[Opening TASK INPUTS section]

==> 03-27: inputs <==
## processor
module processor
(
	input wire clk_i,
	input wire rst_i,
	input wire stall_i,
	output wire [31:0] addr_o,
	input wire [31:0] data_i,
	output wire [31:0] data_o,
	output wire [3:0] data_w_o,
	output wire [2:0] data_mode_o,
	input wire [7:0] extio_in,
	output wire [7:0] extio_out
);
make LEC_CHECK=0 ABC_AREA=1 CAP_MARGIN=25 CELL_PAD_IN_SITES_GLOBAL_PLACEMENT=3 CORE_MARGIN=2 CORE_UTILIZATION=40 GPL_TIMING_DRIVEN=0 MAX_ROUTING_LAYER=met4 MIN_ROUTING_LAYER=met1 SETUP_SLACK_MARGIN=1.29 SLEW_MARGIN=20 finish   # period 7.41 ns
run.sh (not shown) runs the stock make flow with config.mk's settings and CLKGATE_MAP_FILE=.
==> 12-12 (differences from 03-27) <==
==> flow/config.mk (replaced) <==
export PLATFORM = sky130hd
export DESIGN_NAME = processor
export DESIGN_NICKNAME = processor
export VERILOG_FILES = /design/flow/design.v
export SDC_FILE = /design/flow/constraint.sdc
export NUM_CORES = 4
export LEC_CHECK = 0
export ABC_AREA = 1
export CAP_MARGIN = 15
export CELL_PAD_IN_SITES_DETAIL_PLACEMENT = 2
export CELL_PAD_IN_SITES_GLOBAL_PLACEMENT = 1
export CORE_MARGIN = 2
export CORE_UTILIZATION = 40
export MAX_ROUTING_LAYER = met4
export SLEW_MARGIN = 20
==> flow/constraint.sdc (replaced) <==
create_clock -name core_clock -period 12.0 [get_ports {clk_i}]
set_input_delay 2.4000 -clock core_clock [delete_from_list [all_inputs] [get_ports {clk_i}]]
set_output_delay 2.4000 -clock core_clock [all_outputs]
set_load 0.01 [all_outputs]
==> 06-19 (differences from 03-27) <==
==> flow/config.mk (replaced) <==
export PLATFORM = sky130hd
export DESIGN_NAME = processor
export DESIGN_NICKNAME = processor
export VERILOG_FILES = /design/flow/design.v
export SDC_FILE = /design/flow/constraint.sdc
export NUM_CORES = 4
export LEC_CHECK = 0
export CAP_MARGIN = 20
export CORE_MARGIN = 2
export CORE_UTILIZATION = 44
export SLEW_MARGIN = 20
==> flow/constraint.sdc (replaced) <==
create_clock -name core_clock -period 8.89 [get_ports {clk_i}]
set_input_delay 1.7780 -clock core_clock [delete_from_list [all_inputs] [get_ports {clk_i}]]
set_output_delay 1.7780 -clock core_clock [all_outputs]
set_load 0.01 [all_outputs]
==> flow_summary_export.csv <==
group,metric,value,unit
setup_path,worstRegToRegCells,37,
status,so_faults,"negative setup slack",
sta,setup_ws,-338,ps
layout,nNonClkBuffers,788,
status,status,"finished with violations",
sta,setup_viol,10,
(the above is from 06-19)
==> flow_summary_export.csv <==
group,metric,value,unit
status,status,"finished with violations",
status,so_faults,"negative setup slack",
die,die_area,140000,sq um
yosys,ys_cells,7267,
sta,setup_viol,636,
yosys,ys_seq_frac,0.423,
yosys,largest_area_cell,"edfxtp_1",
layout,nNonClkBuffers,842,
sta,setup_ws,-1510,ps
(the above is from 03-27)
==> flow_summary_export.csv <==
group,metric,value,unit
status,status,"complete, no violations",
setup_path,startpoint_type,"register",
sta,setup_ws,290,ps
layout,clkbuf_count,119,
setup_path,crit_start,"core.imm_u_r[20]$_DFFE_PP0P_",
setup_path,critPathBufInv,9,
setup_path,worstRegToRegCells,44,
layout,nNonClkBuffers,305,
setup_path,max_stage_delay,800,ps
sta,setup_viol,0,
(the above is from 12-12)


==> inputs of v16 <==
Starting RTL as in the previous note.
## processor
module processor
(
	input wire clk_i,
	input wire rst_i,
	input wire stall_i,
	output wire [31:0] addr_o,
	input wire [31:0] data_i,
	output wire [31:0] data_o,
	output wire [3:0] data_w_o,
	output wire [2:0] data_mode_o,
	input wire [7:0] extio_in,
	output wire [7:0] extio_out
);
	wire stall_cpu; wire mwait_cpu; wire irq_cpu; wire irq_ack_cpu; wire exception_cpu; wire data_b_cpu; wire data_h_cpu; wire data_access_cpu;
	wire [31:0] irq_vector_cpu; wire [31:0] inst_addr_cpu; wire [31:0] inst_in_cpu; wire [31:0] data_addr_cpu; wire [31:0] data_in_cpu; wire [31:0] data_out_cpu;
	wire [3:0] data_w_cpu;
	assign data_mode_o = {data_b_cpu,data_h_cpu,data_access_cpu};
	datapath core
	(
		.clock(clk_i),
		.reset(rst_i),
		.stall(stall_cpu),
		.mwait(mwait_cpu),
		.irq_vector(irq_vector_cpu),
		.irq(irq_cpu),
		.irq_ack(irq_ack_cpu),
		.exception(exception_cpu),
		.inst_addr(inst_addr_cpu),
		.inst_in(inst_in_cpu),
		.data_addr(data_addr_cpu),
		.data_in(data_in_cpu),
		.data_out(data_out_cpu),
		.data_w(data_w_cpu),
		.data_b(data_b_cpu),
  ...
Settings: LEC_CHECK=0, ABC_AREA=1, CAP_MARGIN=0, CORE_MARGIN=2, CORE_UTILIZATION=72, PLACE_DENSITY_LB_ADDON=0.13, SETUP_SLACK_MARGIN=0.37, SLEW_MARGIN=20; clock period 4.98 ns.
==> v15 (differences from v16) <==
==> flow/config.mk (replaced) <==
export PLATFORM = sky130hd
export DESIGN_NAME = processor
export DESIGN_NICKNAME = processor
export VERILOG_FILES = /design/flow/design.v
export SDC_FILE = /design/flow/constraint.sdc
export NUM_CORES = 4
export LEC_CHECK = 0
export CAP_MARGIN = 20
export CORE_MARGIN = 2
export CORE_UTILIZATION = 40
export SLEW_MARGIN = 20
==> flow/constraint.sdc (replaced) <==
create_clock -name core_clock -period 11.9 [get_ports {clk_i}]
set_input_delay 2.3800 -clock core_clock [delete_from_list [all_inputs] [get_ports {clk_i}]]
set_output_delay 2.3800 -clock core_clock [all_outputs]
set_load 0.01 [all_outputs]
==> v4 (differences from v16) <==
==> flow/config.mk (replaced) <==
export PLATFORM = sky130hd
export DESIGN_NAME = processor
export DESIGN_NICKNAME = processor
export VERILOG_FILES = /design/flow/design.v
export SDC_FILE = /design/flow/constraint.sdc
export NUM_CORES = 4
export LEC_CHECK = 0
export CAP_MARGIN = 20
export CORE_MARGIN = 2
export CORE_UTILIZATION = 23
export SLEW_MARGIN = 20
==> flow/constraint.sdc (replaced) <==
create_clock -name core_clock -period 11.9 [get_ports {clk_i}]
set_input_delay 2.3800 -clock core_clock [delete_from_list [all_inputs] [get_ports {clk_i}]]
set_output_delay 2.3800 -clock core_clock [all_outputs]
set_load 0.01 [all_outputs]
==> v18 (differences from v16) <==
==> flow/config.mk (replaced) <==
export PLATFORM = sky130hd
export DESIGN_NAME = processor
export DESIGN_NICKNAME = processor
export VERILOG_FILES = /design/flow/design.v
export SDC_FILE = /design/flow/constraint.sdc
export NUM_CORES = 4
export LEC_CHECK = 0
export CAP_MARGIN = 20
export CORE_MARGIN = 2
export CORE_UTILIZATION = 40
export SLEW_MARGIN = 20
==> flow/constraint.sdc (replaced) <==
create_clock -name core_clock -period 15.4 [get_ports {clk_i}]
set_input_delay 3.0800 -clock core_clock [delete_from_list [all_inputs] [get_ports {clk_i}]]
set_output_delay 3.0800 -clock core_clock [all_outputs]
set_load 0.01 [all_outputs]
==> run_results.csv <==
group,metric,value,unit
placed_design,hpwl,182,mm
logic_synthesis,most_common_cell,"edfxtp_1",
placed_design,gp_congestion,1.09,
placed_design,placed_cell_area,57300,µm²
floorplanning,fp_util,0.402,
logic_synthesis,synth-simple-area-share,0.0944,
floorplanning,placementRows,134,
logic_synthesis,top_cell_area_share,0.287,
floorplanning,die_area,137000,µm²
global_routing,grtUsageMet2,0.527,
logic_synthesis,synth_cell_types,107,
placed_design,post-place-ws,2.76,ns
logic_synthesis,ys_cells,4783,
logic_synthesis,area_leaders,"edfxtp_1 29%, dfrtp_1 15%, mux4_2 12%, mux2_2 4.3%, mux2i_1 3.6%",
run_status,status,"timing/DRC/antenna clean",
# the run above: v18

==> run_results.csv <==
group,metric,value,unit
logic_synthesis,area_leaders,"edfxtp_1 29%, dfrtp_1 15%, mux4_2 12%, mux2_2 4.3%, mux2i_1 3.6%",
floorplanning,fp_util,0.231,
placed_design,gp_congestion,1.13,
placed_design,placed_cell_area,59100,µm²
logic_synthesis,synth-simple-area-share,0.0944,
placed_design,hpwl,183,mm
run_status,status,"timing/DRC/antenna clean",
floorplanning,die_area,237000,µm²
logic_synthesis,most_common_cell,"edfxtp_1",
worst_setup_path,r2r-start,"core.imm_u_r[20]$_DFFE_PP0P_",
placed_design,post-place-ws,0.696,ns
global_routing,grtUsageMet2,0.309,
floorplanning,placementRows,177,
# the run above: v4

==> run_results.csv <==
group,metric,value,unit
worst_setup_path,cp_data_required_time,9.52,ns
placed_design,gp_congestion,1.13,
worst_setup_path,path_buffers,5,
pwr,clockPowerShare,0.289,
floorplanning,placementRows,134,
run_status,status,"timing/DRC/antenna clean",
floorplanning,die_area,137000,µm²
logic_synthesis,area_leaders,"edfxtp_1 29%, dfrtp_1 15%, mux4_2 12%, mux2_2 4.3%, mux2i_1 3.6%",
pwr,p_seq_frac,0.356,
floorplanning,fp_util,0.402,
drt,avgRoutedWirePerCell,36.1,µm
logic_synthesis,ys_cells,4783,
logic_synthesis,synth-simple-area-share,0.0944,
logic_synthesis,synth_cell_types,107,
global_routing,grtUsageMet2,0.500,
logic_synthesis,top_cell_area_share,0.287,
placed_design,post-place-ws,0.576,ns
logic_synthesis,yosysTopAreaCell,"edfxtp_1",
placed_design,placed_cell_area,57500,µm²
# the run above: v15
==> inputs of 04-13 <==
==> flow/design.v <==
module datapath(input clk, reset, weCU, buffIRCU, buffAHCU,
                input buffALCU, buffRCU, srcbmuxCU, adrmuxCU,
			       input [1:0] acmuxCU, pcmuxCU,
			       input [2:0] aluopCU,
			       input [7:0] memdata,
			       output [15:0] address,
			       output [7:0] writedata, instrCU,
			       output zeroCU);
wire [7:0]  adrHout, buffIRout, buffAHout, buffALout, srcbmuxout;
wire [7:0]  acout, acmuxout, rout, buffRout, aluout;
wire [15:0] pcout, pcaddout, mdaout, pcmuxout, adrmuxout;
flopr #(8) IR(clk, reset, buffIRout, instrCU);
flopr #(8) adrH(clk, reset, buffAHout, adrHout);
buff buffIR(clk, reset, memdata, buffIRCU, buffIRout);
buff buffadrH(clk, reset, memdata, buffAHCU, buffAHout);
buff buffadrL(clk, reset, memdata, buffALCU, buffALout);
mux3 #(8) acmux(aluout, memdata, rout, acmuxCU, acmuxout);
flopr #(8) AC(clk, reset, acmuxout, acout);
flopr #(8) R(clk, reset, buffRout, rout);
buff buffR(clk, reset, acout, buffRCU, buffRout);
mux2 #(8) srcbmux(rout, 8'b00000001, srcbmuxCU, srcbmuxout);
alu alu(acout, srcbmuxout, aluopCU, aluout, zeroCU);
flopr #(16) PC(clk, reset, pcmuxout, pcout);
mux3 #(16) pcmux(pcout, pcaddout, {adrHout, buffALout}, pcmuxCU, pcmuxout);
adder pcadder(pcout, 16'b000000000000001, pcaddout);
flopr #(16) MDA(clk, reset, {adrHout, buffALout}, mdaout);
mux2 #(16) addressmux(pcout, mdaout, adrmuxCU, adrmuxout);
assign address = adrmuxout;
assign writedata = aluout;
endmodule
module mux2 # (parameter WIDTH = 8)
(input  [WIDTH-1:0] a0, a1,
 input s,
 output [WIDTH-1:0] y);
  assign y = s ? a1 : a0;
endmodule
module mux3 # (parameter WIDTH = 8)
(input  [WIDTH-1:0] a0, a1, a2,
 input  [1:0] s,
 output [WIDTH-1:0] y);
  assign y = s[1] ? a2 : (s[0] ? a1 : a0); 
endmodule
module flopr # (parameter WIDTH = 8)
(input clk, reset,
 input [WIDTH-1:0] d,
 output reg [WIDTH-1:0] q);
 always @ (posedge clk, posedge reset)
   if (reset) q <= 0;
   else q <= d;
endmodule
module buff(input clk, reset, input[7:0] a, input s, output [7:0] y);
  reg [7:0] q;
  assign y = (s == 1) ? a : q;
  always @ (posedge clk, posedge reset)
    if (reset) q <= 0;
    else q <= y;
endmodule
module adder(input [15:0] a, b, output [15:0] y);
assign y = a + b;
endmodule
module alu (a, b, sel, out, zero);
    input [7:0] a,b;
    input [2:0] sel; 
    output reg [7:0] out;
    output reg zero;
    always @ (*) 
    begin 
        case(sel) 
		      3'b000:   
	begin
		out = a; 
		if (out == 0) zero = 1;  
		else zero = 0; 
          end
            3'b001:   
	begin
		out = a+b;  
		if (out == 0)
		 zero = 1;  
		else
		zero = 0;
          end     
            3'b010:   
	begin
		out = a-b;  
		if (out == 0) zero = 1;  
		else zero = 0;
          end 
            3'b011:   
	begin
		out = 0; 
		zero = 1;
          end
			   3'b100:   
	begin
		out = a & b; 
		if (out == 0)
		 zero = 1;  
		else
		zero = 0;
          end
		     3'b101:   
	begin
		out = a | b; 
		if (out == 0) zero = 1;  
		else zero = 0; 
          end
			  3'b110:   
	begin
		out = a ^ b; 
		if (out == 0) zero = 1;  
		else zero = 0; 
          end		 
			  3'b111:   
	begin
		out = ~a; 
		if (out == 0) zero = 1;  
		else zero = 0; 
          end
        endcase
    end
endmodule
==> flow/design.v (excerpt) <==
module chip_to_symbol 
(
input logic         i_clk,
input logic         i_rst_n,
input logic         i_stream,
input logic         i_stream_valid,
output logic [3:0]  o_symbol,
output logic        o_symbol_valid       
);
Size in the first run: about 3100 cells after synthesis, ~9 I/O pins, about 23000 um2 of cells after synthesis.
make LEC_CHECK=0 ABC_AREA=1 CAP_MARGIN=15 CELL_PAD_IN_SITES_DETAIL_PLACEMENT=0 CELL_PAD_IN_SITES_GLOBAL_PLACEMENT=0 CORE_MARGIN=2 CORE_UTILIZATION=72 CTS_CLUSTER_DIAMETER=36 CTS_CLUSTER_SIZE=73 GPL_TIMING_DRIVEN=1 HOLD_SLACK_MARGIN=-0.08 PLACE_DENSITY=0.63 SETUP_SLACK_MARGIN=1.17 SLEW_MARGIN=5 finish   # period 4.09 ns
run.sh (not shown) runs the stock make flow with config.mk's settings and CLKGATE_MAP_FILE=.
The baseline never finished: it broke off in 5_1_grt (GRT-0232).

[Closing TASK INPUTS section]

# EXERCISE AIM
Print only these lines, please. They run from the start of the entries above to the line containing "make LEC_CHECK=0 ABC_AREA=1 CAP_MARGIN=25", both ends included, and must match exactly.

# RESULT BELOW
==> 03-27: inputs <==
## processor
module processor
(
	input wire clk_i,
	input wire rst_i,
	input wire stall_i,
	output wire [31:0] addr_o,
	input wire [31:0] data_i,
	output wire [31:0] data_o,
	output wire [3:0] data_w_o,
	output wire [2:0] data_mode_o,
	input wire [7:0] extio_in,
	output wire [7:0] extio_out
);
make LEC_CHECK=0 ABC_AREA=1 CAP_MARGIN=25 CELL_PAD_IN_SITES_GLOBAL_PLACEMENT=3 CORE_MARGIN=2 CORE_UTILIZATION=40 GPL_TIMING_DRIVEN=0 MAX_ROUTING_LAYER=met4 MIN_ROUTING_LAYER=met1 SETUP_SLACK_MARGIN=1.29 SLEW_MARGIN=20 finish   # period 7.41 ns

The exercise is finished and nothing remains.